Make the mojo: In a bowl, mash the garlic with the kosher salt, then stir in the ground cumin, dried oregano, and black pepper. Whisk in the orange juice, lime juice, and olive oil, then add the bay leaves.
Marinate the pork: Place the pork shoulder in a nonreactive dish or large zip-top bag and pour the mojo over it, turning to coat. Cover and refrigerate 4–12 hours (8 hours ideal), turning once halfway through.
Roast the pork: Preheat the oven to 325°F. Remove the pork from the marinade, wiping off excess and discarding the bay leaves and marinade. Set the pork in a small roasting pan and roast until the center reaches 155–165°F and the exterior is lightly browned, 1 hour 45 minutes to 2 hours 30 minutes; turn once for even cooking. Rest 15 minutes, then slice the pork very thinly across the grain.
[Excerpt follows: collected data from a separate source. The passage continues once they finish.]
[src/rtl/vga_scaled_timing_gen.sv]
// vga_scaled_timing_gen
//   Parametrised VGA timing generator with framebuffer scan and integer pixel
//   replication. Raw h/v counters produce sync, blanking and data-enable
//   timing. Incremental sub-counters derive the framebuffer read address
//   without a divider or multiplier. A short flag pipeline delays sync, DE
//   and the first-pixel marker so that they leave the block in step with the
//   colour read back from the framebuffer.
//
// Ports
//   clk          system clock
//   rst_n        asynchronous active-low reset
//   pix_ce       pixel-tick enable; all timing advances only when high
//   enable       scan enable; low holds the block idle at reset levels
//   mem_addr     framebuffer read address (0 outside the active region)
//   mem_rdata    {red,green,blue} returned MEM_LAT ticks after the address
//   red/green/blue  colour outputs, forced to 0 while de is low
//   hsync/vsync  pipelined syncs, active level set by HS_POL / VS_POL
//   de           pipelined data enable
//   frame_start  one-clk pulse when output pixel (0,0) is emitted
//   h_count/v_count  raw scan counters, ahead of the output pipeline
module vga_scaled_timing_gen #(
  parameter int H_ACTIVE = 640,
  parameter int H_FP     = 16,
  parameter int H_SYNC   = 96,
  parameter int H_BP     = 48,
  parameter int V_ACTIVE = 480,
  parameter int V_FP     = 10,
  parameter int V_SYNC   = 2,
  parameter int V_BP     = 33,
  parameter int HS_POL   = 0,
  parameter int VS_POL   = 0,
  parameter int SCALE    = 4,
  parameter int CW       = 4,
  parameter int MEM_LAT  = 1,
  parameter int ADDR_W   = 15
) (
  input  logic              clk,
  input  logic              rst_n,
  input  logic              pix_ce,
  input  logic              enable,
  output logic [ADDR_W-1:0] mem_addr,
  input  logic [3*CW-1:0]   mem_rdata,
  output logic [CW-1:0]     red,
  output logic [CW-1:0]     green,
  output logic [CW-1:0]     blue,
  output logic              hsync,
  output logic              vsync,
  output logic              de,
  output logic              frame_start,
  output logic [9:0]        h_count,
  output logic [9:0]        v_count
);

  localparam int H_TOTAL = H_ACTIVE + H_FP + H_SYNC + H_BP;
  localparam int V_TOTAL = V_ACTIVE + V_FP + V_SYNC + V_BP;
  localparam int SRC_W   = H_ACTIVE / SCALE;
  localparam int SRC_H   = V_ACTIVE / SCALE;
  localparam int PIPE    = MEM_LAT + 1;
  localparam int SUB_W   = (SCALE > 1) ? $clog2(SCALE) : 1;

  localparam logic [9:0] H_LAST   = 10'(H_TOTAL - 1);
  localparam logic [9:0] V_LAST   = 10'(V_TOTAL - 1);
  localparam logic [9:0] H_ACT    = 10'(H_ACTIVE);
  localparam logic [9:0] V_ACT    = 10'(V_ACTIVE);
  localparam logic [9:0] HS_START = 10'(H_ACTIVE + H_FP);
  localparam logic [9:0] HS_END   = 10'(H_ACTIVE + H_FP + H_SYNC);
  localparam logic [9:0] VS_START = 10'(V_ACTIVE + V_FP);
  localparam logic [9:0] VS_END   = 10'(V_ACTIVE + V_FP + V_SYNC);

  localparam logic [SUB_W-1:0]  SUB_LAST = SUB_W'(SCALE - 1);
  localparam logic [ADDR_W-1:0] ROW_STEP = ADDR_W'(SRC_W);

  localparam logic HS_IDLE = (HS_POL == 0) ? 1'b1 : 1'b0;
  localparam logic VS_IDLE = (VS_POL == 0) ? 1'b1 : 1'b0;

  // Reject modes that cannot be scanned exactly or addressed completely.
  generate
    if (H_ACTIVE % SCALE != 0) begin : g_bad_h_scale
      $error("H_ACTIVE must be a multiple of SCALE");
    end
    if (V_ACTIVE % SCALE != 0) begin : g_bad_v_scale
      $error("V_ACTIVE must be a multiple of SCALE");
    end
    if (longint'(SRC_W) * longint'(SRC_H) > (longint'(1) << ADDR_W)) begin : g_bad_addr
      $error("source image does not fit in ADDR_W address bits");
    end
    if (MEM_LAT < 1) begin : g_bad_lat
      $error("MEM_LAT must be at least 1");
    end
    if (H_TOTAL > 1024 || V_TOTAL > 1024) begin : g_bad_total
      $error("line or frame total exceeds the 10-bit counters");
    end
  endgenerate

  logic              h_act;
  logic              v_act;
  logic              raw_de;
  logic              raw_hs;
  logic              raw_vs;
  logic              raw_first;
  logic [SUB_W-1:0]  x_sub;
  logic [SUB_W-1:0]  y_sub;
  logic [ADDR_W-1:0] src_x;
  logic [ADDR_W-1:0] row_base;
  logic [PIPE-1:0]   hs_pipe;
  logic [PIPE-1:0]   vs_pipe;
  logic [PIPE-1:0]   de_pipe;
  logic [PIPE-1:0]   first_pipe;

  assign h_act     = (h_count < H_ACT);
  assign v_act     = (v_count < V_ACT);
  assign raw_de    = h_act && v_act;
  assign raw_hs    = (h_count >= HS_START) && (h_count < HS_END);
  assign raw_vs    = (v_count >= VS_START) && (v_count < VS_END);
  assign raw_first = (h_count == 10'd0) && (v_count == 10'd0);

  // Scan counters and address generation. x_sub/y_sub count replicated
  // copies of a source pixel; src_x and row_base step once per SCALE copies,
  // so the address is row_base + src_x without any division. src_x only
  // moves inside the active part of a line and row_base only across active
  // lines, and both restart at the line / frame wrap.
  always_ff @(posedge clk or negedge rst_n) begin
    if (!rst_n) begin
      h_count  <= '0;
      v_count  <= '0;
      x_sub    <= '0;
      y_sub    <= '0;
      src_x    <= '0;
      row_base <= '0;
      mem_addr <= '0;
    end else if (!enable) begin
      h_count  <= '0;
      v_count  <= '0;
      x_sub    <= '0;
      y_sub    <= '0;
      src_x    <= '0;
      row_base <= '0;
      mem_addr <= '0;
    end else if (pix_ce) begin
      mem_addr <= raw_de ? (row_base + src_x) : '0;
      if (h_count == H_LAST) begin
        h_count <= '0;
        x_sub   <= '0;
        src_x   <= '0;
        if (v_count == V_LAST) begin
          v_count  <= '0;
          y_sub    <= '0;
          row_base <= '0;
        end else begin
          v_count <= v_count + 10'd1;
          if (v_act) begin
            if (y_sub == SUB_LAST) begin
              y_sub    <= '0;
              row_base <= row_base + ROW_STEP;
            end else begin
              y_sub <= y_sub + 1'b1;
            end
          end
        end
      end else begin
        h_count <= h_count + 10'd1;
        if (h_act) begin
          if (x_sub == SUB_LAST) begin
            x_sub <= '0;
            src_x <= src_x + 1'b1;
          end else begin
            x_sub <= x_sub + 1'b1;
          end
        end
      end
    end
  end

  // Flag delay line. Stage 0 loads on the same tick as mem_addr; together
  // with the output register below this matches the address register, the
  // MEM_LAT ticks of memory latency and the colour capture.
  always_ff @(posedge clk or negedge rst_n) begin
    if (!rst_n) begin
      hs_pipe    <= '0;
      vs_pipe    <= '0;
      de_pipe    <= '0;
      first_pipe <= '0;
    end else if (!enable) begin
      hs_pipe    <= '0;
      vs_pipe    <= '0;
      de_pipe    <= '0;
      first_pipe <= '0;
    end else if (pix_ce) begin
      hs_pipe    <= {hs_pipe[PIPE-2:0], raw_hs};
      vs_pipe    <= {vs_pipe[PIPE-2:0], raw_vs};
      de_pipe    <= {de_pipe[PIPE-2:0], raw_de};
      first_pipe <= {first_pipe[PIPE-2:0], raw_first};
    end
  end

  // Output stage. Everything holds between ticks except frame_start, which
  // is dropped on the following clk so it stays a single-clk pulse even when
  // pix_ce is slower than clk.
  always_ff @(posedge clk or negedge rst_n) begin
    if (!rst_n) begin
      hsync       <= HS_IDLE;
      vsync       <= VS_IDLE;
      de          <= 1'b0;
      red         <= '0;
      green       <= '0;
      blue        <= '0;
      frame_start <= 1'b0;
    end else if (!enable) begin
      hsync       <= HS_IDLE;
      vsync       <= VS_IDLE;
      de          <= 1'b0;
      red         <= '0;
      green       <= '0;
      blue        <= '0;
      frame_start <= 1'b0;
    end else begin
      frame_start <= 1'b0;
      if (pix_ce) begin
        hsync       <= hs_pipe[PIPE-1] ? ~HS_IDLE : HS_IDLE;
        vsync       <= vs_pipe[PIPE-1] ? ~VS_IDLE : VS_IDLE;
        de          <= de_pipe[PIPE-1];
        frame_start <= first_pipe[PIPE-1];
        if (de_pipe[PIPE-1]) begin
          {red, green, blue} <= mem_rdata;
        end else begin
          {red, green, blue} <= '0;
        end
      end
    end
  end

endmodule
<file path="config.mk">
export PLATFORM = sky130hd
export DESIGN_NAME = code_inverter
export DESIGN_NICKNAME = d
export VERILOG_FILES = /design/src/rtl/code_inverter.sv
export SDC_FILE = /design/constraint.sdc
export NUM_CORES = 1
export LEC_CHECK = 0
export BUFFER_PORTS_ARGS = -buffer_cell sky130_fd_sc_hd__buf_2
export CAP_MARGIN = 5
export CORE_UTILIZATION = 55
export CTS_CLUSTER_SIZE = 25
export DETAILED_ROUTE_END_ITERATION = 10
export PLACE_DENSITY_LB_ADDON = 0.12
export SKIP_CTS_REPAIR_TIMING = 1
export SLEW_MARGIN = 20
export SYNTH_ARGS = -nofsm -noshare
export SYNTH_HDL_FRONTEND = slang
export SYNTH_SLANG_ARGS = --single-unit
</file>
<file path="constraint.sdc">
create_clock -name clk -period 5.5 [get_ports clk]
set_clock_uncertainty 0.2 [all_clocks]
set_input_delay 1.1 -clock clk [delete_from_list [all_inputs] [get_ports clk]]
set_output_delay 1.1 -clock clk [all_outputs]
set_load 0.02 [all_outputs]
</file>
<file path="src/rtl/code_inverter.sv">
// ---------------------------------------------------------------------------
// code_inverter
//   Finds every 8-bit preimage c with F(c) == req_code, where F is a fixed
//   piecewise forward map. Candidates 0x00..0xFF are scanned in ascending
//   order, one per cycle. Each match is emitted as one response beat, and
//   every request ends with a single terminating beat (rsp_end=1,
//   rsp_data=0x00).
//
// Ports
//   clk        in   1  clock, rising edge
//   rst        in   1  synchronous active-high reset
//   req_valid  in   1  request offered
//   req_ready  out  1  block can accept a request (IDLE only)
//   req_code   in   8  target code to invert
//   rsp_valid  out  1  response beat present
//   rsp_ready  in   1  consumer accepts beat
//   rsp_data   out  8  preimage value, 0x00 on the end beat
//   rsp_end    out  1  terminating beat of a request
//   busy       out  1  request in progress
//   match_cnt  out  9  preimages emitted for the current request
//                      (only when CODE_INV_CNT_EN is defined)
//
// Configuration macro: CODE_INV_CNT_EN adds the match_cnt port and counter.
// ---------------------------------------------------------------------------
module code_inverter (
  input  logic       clk,
  input  logic       rst,
  input  logic       req_valid,
  output logic       req_ready,
  input  logic [7:0] req_code,
  output logic       rsp_valid,
  input  logic       rsp_ready,
  output logic [7:0] rsp_data,
  output logic       rsp_end,
  output logic       busy
`ifdef CODE_INV_CNT_EN
  ,
  output logic [8:0] match_cnt
`endif
);

  typedef enum logic [1:0] {
    IDLE = 2'd0,
    SCAN = 2'd1,
    EMIT = 2'd2,
    END  = 2'd3
  } state_t;

  // Forward map F; all arithmetic wraps modulo 256.
  function automatic logic [7:0] fwd_map(input logic [7:0] x);
    logic [7:0] y;
    if (x == 8'hFF) begin
      y = 8'hFE;
    end else if (x >= 8'hF9) begin
      y = x + 8'h0F;
    end else if (x >= 8'hE1) begin
      y = x - 8'h10;
    end else if (x >= 8'hA1) begin
      y = x - 8'h11;
    end else if (x >= 8'h81) begin
      y = x - 8'h22;
    end else if (x >= 8'h41) begin
      y = x - 8'h33;
    end else if (x >= 8'h01) begin
      y = x - 8'h44;
    end else begin
      y = 8'h00;
    end
    return y;
  endfunction

  state_t     r_state;
  logic [7:0] r_cand;
  logic [7:0] r_code;
  logic [7:0] r_rsp_data;
  logic       r_rsp_valid;
  logic       r_rsp_end;
  logic       r_req_ready;
  logic       r_busy;

  state_t     w_state_nxt;
  logic [7:0] w_cand_nxt;
  logic [7:0] w_code_nxt;
  logic [7:0] w_data_nxt;
  logic       w_match;

  assign w_match = (fwd_map(r_cand) == r_code);

  // Next-state, candidate and response-data selection.
  always_comb begin
    w_state_nxt = r_state;
    w_cand_nxt  = r_cand;
    w_code_nxt  = r_code;
    w_data_nxt  = r_rsp_data;
    case (r_state)
      IDLE: begin
        if (req_valid && r_req_ready) begin
          w_state_nxt = SCAN;
          w_cand_nxt  = 8'h00;
          w_code_nxt  = req_code;
        end else begin
          w_state_nxt = IDLE;
        end
      end
      SCAN: begin
        if (w_match) begin
          // Candidate is held so EMIT knows whether it was the last one.
          w_state_nxt = EMIT;
          w_data_nxt  = r_cand;
        end else if (r_cand == 8'hFF) begin
          w_state_nxt = END;
          w_data_nxt  = 8'h00;
        end else begin
          w_cand_nxt  = r_cand + 8'h01;
        end
      end
      EMIT: begin
        if (rsp_ready) begin
          if (r_cand == 8'hFF) begin
            w_state_nxt = END;
            w_data_nxt  = 8'h00;
          end else begin
            w_state_nxt = SCAN;
            w_cand_nxt  = r_cand + 8'h01;
          end
        end else begin
          w_state_nxt = EMIT;
        end
      end
      END: begin
        if (rsp_ready) begin
          w_state_nxt = IDLE;
        end else begin
          w_state_nxt = END;
        end
      end
      default: begin
        w_state_nxt = IDLE;
        w_cand_nxt  = 8'h00;
        w_data_nxt  = 8'h00;
      end
    endcase
  end

  // State, datapath and registered output flags (decoded from next state).
  always_ff @(posedge clk) begin
    if (rst) begin
      r_state     <= IDLE;
      r_cand      <= 8'h00;
      r_code      <= 8'h00;
      r_rsp_data  <= 8'h00;
      r_rsp_valid <= 1'b0;
      r_rsp_end   <= 1'b0;
      r_req_ready <= 1'b1;
      r_busy      <= 1'b0;
    end else begin
      r_state     <= w_state_nxt;
      r_cand      <= w_cand_nxt;
      r_code      <= w_code_nxt;
      r_rsp_data  <= w_data_nxt;
      r_rsp_valid <= (w_state_nxt == EMIT) || (w_state_nxt == END);
      r_rsp_end   <= (w_state_nxt == END);
      r_req_ready <= (w_state_nxt == IDLE);
      r_busy      <= (w_state_nxt != IDLE);
    end
  end

  assign req_ready = r_req_ready;
  assign rsp_valid = r_rsp_valid;
  assign rsp_data  = r_rsp_data;
  assign rsp_end   = r_rsp_end;
  assign busy      = r_busy;

`ifdef CODE_INV_CNT_EN
  logic [8:0] r_match_cnt;

  // Match counter: cleared on accept, bumped on each data-beat handshake.
  always_ff @(posedge clk) begin
    if (rst) begin
      r_match_cnt <= 9'd0;
    end else if ((r_state == IDLE) && req_valid && r_req_ready) begin
      r_match_cnt <= 9'd0;
    end else if ((r_state == EMIT) && rsp_ready) begin
      r_match_cnt <= r_match_cnt + 9'd1;
    end else begin
      r_match_cnt <= r_match_cnt;
    end
  end

  assign match_cnt = r_match_cnt;
`endif

endmodule

</file>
Build the sandwiches: Lay the split Cuban bread open. Spread yellow mustard on the cut sides. Layer dill pickles on the bottom halves, then arrange a generous layer of sliced roast pork, followed by baked ham and Swiss cheese. Close the sandwiches.
Butter and press: Lightly spread the outsides of each sandwich with the softened unsalted butter. Heat a plancha, panini press, or large skillet over medium-low. Press the sandwiches, using a press or a heavy skillet to weight them, until the bread is crisp and deep golden and the cheese is melted, 3–5 minutes per side; the sandwiches should compress to about one-third of their original height.
Serve: Cut each sandwich on the diagonal and serve hot while the bread is crackly and the cheese is molten.